The Oil War and Climate Change

CLIMATE

CLIMATE WATCH - The  Intergovernmental Panel on Climate Change, released April 4, warns that global emissions must peak in just three years to stay below the 1.5°C warming ceiling for a livable future.

“I started to think about the parallels between climate change and this war,” Ukraine’s leading climate scientist, Svitlana Krakovska, told The Guardian. “It’s clear that the roots of both these threats to humanity are found in fossil fuels.”

But also in delay. The world has known about fossil fuels’ climate threat at least since James Hansen’s congressional testimony in 1988, shortly after which President George H.W. Bush promised to counter the greenhouse effect with “the White House effect,” the first of countless broken promises over three plus decades of delay.

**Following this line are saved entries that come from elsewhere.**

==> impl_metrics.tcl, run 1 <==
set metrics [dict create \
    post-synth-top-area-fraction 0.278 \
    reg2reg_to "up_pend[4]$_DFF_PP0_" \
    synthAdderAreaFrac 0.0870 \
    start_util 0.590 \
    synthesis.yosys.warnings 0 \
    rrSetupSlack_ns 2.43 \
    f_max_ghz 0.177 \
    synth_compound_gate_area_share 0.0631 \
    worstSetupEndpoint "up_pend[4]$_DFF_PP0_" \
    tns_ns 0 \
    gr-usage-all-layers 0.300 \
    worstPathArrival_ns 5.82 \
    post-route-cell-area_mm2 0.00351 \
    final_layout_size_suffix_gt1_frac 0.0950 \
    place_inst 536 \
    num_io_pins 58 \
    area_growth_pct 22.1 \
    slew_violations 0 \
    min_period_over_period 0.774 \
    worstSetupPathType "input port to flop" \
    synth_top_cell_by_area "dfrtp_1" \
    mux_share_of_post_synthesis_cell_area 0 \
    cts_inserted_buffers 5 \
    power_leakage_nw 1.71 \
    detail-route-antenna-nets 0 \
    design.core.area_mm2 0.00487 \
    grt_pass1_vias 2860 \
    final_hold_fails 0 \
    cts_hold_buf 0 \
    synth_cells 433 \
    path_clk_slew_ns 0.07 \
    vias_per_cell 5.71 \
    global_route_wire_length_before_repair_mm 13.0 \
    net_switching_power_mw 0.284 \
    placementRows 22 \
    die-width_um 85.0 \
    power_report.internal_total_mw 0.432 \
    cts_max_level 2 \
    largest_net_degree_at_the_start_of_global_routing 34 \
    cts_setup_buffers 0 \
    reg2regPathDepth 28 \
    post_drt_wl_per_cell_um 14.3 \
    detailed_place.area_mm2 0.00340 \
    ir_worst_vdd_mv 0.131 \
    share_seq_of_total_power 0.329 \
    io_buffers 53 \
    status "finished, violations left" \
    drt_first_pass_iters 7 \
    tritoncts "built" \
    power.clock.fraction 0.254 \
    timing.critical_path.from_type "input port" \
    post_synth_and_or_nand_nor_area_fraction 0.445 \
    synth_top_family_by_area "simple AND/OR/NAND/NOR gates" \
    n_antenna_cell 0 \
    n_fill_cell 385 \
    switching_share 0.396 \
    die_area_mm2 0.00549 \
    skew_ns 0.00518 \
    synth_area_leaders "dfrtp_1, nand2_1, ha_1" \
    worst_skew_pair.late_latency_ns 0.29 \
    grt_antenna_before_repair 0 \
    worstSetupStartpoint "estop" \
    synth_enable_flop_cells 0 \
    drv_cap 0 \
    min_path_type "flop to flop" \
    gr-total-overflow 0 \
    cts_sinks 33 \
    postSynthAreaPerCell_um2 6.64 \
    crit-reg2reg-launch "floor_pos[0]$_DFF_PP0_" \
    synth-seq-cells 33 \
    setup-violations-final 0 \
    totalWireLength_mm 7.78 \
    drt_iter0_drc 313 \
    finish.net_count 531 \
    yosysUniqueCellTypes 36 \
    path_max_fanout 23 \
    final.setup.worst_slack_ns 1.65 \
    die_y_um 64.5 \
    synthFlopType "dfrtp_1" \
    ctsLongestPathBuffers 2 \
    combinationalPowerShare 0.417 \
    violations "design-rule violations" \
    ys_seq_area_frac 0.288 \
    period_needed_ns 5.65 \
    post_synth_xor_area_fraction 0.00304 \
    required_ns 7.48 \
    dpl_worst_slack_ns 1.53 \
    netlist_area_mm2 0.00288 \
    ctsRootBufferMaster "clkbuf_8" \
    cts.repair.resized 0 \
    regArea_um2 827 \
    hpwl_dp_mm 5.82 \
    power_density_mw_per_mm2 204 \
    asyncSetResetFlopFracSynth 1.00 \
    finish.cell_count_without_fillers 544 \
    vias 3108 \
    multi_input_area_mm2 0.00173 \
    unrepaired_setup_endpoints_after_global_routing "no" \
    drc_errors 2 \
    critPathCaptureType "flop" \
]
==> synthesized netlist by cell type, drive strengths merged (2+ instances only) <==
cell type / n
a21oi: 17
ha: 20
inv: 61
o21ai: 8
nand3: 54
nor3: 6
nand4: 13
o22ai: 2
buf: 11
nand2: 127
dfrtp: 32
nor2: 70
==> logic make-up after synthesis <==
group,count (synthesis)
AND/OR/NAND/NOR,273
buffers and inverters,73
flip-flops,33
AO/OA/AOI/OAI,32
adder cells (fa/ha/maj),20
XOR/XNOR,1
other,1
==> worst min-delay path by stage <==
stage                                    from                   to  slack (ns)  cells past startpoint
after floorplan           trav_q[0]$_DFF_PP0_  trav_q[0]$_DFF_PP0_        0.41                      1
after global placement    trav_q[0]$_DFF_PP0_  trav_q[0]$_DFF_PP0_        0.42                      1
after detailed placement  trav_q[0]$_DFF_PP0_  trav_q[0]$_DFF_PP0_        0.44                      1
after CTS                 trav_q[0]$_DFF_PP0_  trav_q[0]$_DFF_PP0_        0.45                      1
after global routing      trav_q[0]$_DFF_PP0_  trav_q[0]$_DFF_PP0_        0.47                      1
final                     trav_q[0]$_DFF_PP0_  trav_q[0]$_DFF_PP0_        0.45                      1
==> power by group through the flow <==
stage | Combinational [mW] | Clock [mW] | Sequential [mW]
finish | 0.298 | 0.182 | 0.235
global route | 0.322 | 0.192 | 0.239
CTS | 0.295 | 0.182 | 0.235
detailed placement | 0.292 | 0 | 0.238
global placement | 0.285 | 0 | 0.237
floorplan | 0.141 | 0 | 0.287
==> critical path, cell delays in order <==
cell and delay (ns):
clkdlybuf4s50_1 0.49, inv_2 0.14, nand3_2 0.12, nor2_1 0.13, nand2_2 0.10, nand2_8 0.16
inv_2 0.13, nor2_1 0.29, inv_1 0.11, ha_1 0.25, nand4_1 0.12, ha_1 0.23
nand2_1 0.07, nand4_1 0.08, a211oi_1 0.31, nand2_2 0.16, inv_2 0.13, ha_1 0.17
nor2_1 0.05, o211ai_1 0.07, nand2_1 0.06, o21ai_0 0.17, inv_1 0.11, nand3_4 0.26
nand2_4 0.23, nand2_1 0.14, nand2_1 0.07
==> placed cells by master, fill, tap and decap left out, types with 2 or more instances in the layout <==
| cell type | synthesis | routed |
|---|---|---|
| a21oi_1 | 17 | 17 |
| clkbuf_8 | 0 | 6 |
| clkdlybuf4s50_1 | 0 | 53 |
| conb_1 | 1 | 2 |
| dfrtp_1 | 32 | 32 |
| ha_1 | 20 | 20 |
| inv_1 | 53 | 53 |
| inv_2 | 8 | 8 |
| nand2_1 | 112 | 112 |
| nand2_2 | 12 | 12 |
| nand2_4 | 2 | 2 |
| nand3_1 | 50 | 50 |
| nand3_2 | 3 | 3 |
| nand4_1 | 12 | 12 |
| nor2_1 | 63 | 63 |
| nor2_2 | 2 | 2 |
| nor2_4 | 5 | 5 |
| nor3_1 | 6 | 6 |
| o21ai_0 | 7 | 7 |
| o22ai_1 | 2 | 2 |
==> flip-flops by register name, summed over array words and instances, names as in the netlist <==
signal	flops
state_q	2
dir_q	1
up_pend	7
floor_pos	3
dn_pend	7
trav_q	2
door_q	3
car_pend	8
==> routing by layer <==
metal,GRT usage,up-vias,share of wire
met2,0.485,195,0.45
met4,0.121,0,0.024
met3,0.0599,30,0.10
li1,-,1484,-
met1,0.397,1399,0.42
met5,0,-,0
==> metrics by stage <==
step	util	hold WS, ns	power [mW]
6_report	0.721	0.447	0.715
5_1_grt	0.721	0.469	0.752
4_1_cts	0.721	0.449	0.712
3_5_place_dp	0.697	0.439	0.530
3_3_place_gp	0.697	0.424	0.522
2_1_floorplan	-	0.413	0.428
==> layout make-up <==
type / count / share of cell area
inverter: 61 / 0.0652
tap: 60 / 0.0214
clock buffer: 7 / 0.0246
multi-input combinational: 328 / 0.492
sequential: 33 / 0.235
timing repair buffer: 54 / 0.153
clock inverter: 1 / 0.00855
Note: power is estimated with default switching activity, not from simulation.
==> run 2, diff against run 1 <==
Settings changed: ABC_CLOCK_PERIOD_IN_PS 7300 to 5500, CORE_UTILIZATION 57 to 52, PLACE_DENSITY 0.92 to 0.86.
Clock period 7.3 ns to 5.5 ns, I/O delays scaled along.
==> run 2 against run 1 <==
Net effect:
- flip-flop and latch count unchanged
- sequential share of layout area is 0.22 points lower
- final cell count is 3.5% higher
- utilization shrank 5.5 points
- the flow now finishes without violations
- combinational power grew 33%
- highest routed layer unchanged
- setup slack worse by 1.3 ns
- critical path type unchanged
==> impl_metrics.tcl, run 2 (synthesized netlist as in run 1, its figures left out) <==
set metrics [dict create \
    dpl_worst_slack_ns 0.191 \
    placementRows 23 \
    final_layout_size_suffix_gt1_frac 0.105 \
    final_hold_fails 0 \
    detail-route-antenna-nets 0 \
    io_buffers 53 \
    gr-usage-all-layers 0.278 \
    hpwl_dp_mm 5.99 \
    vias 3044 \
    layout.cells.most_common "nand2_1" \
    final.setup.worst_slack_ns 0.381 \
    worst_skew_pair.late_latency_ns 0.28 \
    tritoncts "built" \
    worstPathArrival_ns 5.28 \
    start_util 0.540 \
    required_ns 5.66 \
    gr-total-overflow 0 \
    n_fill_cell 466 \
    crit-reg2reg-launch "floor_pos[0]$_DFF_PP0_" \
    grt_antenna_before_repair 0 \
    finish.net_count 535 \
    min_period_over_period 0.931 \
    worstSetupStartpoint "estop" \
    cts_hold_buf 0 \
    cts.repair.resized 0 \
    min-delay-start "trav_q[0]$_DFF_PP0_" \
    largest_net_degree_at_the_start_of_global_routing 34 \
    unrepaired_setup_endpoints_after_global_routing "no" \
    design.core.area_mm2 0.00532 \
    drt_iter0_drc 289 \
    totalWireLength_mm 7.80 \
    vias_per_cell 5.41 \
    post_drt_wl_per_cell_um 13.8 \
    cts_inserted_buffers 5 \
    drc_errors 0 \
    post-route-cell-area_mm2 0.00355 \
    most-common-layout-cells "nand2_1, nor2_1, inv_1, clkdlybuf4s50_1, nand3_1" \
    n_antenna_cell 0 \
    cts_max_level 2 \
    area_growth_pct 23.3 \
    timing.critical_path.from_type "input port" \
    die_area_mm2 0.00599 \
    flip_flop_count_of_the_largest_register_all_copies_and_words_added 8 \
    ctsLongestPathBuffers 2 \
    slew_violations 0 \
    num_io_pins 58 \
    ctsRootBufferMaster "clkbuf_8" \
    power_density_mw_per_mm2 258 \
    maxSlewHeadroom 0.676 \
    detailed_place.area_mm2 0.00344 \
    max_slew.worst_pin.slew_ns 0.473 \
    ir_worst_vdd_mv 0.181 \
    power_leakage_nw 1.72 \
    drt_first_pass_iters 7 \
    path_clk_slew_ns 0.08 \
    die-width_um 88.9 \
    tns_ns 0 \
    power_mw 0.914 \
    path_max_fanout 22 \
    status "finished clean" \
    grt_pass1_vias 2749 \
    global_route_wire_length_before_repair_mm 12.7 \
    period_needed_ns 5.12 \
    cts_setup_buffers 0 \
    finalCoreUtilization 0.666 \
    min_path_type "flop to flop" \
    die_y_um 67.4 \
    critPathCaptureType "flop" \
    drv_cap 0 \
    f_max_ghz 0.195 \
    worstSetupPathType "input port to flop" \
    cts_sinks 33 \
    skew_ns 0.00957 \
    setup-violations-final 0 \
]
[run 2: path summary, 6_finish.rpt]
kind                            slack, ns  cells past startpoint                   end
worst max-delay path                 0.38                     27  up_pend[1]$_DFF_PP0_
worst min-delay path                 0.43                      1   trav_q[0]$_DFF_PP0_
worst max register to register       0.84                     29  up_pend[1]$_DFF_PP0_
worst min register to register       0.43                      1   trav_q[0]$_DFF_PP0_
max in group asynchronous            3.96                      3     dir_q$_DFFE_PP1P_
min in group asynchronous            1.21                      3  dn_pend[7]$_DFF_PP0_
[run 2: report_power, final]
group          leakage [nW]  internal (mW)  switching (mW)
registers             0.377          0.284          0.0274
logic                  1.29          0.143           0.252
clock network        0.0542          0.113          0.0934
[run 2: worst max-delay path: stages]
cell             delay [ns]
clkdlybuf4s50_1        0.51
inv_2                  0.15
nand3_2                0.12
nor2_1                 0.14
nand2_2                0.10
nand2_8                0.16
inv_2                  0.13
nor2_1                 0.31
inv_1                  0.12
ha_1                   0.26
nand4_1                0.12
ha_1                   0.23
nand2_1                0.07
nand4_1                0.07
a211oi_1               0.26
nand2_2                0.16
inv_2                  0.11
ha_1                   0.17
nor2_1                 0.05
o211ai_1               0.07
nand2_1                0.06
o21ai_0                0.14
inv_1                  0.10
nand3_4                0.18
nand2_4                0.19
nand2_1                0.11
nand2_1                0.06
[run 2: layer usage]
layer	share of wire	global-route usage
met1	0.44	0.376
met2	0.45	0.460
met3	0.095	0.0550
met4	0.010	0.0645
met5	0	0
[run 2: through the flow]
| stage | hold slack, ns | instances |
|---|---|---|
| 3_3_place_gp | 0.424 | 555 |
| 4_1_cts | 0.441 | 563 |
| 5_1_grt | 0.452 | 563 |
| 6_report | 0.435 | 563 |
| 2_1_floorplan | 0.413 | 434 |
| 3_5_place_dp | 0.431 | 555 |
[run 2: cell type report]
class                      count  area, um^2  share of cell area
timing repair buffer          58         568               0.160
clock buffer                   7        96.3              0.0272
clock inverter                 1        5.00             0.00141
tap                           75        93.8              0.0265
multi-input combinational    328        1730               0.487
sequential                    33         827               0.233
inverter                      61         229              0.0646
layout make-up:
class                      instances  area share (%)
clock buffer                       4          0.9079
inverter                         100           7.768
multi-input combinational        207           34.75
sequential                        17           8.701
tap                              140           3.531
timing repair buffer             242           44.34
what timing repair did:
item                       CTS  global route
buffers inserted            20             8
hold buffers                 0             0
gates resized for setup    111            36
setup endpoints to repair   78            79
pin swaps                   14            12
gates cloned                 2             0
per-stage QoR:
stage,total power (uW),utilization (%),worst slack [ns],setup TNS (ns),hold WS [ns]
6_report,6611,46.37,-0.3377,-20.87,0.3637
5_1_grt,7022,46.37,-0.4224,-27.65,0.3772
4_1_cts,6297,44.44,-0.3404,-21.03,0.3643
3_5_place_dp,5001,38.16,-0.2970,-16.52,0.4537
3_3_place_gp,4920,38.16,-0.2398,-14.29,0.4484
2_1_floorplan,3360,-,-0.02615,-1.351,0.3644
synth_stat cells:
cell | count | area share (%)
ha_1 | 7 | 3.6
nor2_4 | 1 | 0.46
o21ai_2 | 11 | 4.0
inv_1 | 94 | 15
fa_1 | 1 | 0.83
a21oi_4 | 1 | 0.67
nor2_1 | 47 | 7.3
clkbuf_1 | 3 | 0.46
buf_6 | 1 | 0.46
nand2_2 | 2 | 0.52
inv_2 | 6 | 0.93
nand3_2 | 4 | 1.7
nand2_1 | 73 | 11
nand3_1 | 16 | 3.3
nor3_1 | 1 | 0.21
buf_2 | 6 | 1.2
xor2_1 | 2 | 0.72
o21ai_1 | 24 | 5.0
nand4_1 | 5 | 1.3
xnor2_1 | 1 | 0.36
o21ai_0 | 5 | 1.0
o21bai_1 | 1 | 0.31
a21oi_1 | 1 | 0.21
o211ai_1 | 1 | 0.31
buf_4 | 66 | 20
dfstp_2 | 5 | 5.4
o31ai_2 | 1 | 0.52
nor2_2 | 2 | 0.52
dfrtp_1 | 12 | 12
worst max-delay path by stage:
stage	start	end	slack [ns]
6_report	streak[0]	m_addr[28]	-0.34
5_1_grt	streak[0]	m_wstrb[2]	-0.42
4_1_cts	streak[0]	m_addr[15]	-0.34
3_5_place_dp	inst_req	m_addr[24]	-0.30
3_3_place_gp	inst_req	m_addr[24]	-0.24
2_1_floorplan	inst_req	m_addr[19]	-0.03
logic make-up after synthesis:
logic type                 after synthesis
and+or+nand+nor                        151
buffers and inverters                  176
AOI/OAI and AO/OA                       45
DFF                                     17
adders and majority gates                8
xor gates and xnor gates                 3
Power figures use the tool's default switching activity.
===== src/rtl/hazard_unit.sv =====
// hazard_unit: data/control hazard detection for a 5-stage pipeline.
// Tracks register indices of the EXECUTE, MEMORY ACCESS and WRITEBACK
// instructions, selects ALU operand forwarding, and raises load-use stalls
// and branch flushes. All outputs are combinational (zero-cycle latency).
// Optional build macro HAZARD_PERF_CNT_EN adds stall/flush event counters.
module hazard_unit
  import hazard_unit_pkg::*;
#(
  parameter int         REG_ADDR_W     = 5,
  parameter logic [1:0] LOAD_RESULTSRC = RESULT_LOAD
) (
  input  logic                  clk,
  input  logic                  resetn,
  input  logic [REG_ADDR_W-1:0] Rs1D,
  input  logic [REG_ADDR_W-1:0] Rs2D,
  input  logic [REG_ADDR_W-1:0] RdD,
  input  logic                  PCSrcE,
  input  logic [1:0]            ResultSrcE,
  input  logic                  RegWriteM,
  input  logic                  RegWriteW,
  output logic                  StallF,
  output logic                  StallD,
  output logic                  FlushD,
  output logic                  FlushE,
  output logic [1:0]            ForwardAE,
  output logic [1:0]            ForwardBE
`ifdef HAZARD_PERF_CNT_EN
  ,
  output logic [31:0]           StallCount,
  output logic [31:0]           FlushCount
`endif
);

  logic [REG_ADDR_W-1:0] Rs1E;
  logic [REG_ADDR_W-1:0] Rs2E;
  logic [REG_ADDR_W-1:0] RdE;
  logic [REG_ADDR_W-1:0] RdM;
  logic [REG_ADDR_W-1:0] RdW;

  logic [3*REG_ADDR_W-1:0] decodeNext;
  logic                    lwStall;
  logic                    flushEInt;
  logic [1:0]              fwdA;
  logic [1:0]              fwdB;

  // Load in EXECUTE whose destination is read by the DECODE instruction.
  always_comb begin
    lwStall = 1'b0;
    if (ResultSrcE == LOAD_RESULTSRC) begin
      lwStall = regHit(32'(RdE), 32'(Rs1D)) || regHit(32'(RdE), 32'(Rs2D));
    end
  end

  // A flushed EXECUTE slot becomes a bubble with all indices zero, which is
  // also what ends a load-use stall after exactly one cycle.
  assign flushEInt  = lwStall || PCSrcE;
  assign decodeNext = flushEInt ? '0 : {Rs1D, Rs2D, RdD};

  dff_en_rst #(.W(3*REG_ADDR_W)) uShadowE (
    .clk    (clk),
    .resetn (resetn),
    .en     (1'b1),
    .d      (decodeNext),
    .q      ({Rs1E, Rs2E, RdE})
  );

  dff_en_rst #(.W(REG_ADDR_W)) uShadowM (
    .clk    (clk),
    .resetn (resetn),
    .en     (1'b1),
    .d      (RdE),
    .q      (RdM)
  );

  dff_en_rst #(.W(REG_ADDR_W)) uShadowW (
    .clk    (clk),
    .resetn (resetn),
    .en     (1'b1),
    .d      (RdM),
    .q      (RdW)
  );

  hazard_fwd_sel #(.REG_ADDR_W(REG_ADDR_W)) uFwdA (
    .rsE       (Rs1E),
    .rdM       (RdM),
    .rdW       (RdW),
    .regWriteM (RegWriteM),
    .regWriteW (RegWriteW),
    .forward   (fwdA)
  );

  hazard_fwd_sel #(.REG_ADDR_W(REG_ADDR_W)) uFwdB (
    .rsE       (Rs2E),
    .rdM       (RdM),
    .rdW       (RdW),
    .regWriteM (RegWriteM),
    .regWriteW (RegWriteW),
    .forward   (fwdB)
  );

  // Outputs; a flush overrides a stall, and reset forces everything quiet
  // even though PCSrcE is an unregistered input.
  always_comb begin
    StallF    = resetn && lwStall && !PCSrcE;
    StallD    = resetn && lwStall && !PCSrcE;
    FlushD    = resetn && PCSrcE;
    FlushE    = resetn && flushEInt;
    ForwardAE = resetn ? fwdA : FWD_RF;
    ForwardBE = resetn ? fwdB : FWD_RF;
  end

`ifdef HAZARD_PERF_CNT_EN
  logic [31:0] stallCnt;
  logic [31:0] flushCnt;

  // Event counters; plain binary add wraps from all-ones to zero.
  always_ff @(posedge clk or negedge resetn) begin
    if (!resetn) begin
      stallCnt <= '0;
      flushCnt <= '0;
    end else begin
      if (StallD) stallCnt <= stallCnt + 32'd1;
      if (FlushD) flushCnt <= flushCnt + 32'd1;
    end
  end

  assign StallCount = stallCnt;
  assign FlushCount = flushCnt;
`endif

endmodule


===== config.mk =====
export PLATFORM = sky130hd
export DESIGN_NAME = hazard_unit
export DESIGN_NICKNAME = d
export VERILOG_FILES = /design/src/rtl/hazard_unit_pkg.sv /design/src/rtl/dff_en_rst.sv /design/src/rtl/hazard_fwd_sel.sv /design/src/rtl/hazard_unit.sv
export SDC_FILE = /design/constraint.sdc
export NUM_CORES = 1
export LEC_CHECK = 0
export CELL_PAD_IN_SITES_DETAIL_PLACEMENT = 0
export CELL_PAD_IN_SITES_GLOBAL_PLACEMENT = 1
export CORE_MARGIN = 5
export CORE_UTILIZATION = 34
export CTS_CLUSTER_DIAMETER = 150
export DETAILED_ROUTE_END_ITERATION = 10
export PLACE_DENSITY = 0.8
export SYNTH_ARGS = -nofsm -noshare
export SYNTH_HDL_FRONTEND = slang
export SYNTH_SLANG_ARGS = --single-unit

===== constraint.sdc =====
create_clock -name clk -period 2.05 [get_ports clk]
set_input_delay 0.5125 -clock clk [delete_from_list [all_inputs] [get_ports clk]]
set_output_delay 0.5125 -clock clk [all_outputs]
set_load 0.03 [all_outputs]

As a result, the most recent report from the Intergovernmental Panel on Climate Change, released on April 4, warns that global emissions must peak in just three years to stay below the 1.5°C warming ceiling for a livable future — a target that could easily have been hit with gradual changes begun decades ago, but that now calls for cuts so drastic that scientists involved with Scientist Rebellion declared flatly that “1.5°C is dead.”

Following the report’s release, Scientist Rebellion staged direct non-violent actions of civil disobedience in 27 countries, involving more than 1,000 arrests. In Los Angeles, four members chained themselves to the doors of JP Morgan Chase, the bank that’s funded more new fossil fuel projects than any other, according to a recent NGO report “Banking on Climate Chaos.”

One of the four, NASA climate scientist Peter Kalmus, tweeted ahead of time, “Brief summary of the new IPCC report: We know what to do, we know how to do it, it requires taking toys away from the rich, and world leaders aren’t doing it.”

“Climate activists are sometimes depicted as dangerous radicals, but the truly dangerous radicals are the countries that are increasing the production of fossil fuels,” U.N. Secretary-General António Guterres said in a press briefing when the report was released. “Investing in new fossil fuels infrastructure is moral and economic madness.”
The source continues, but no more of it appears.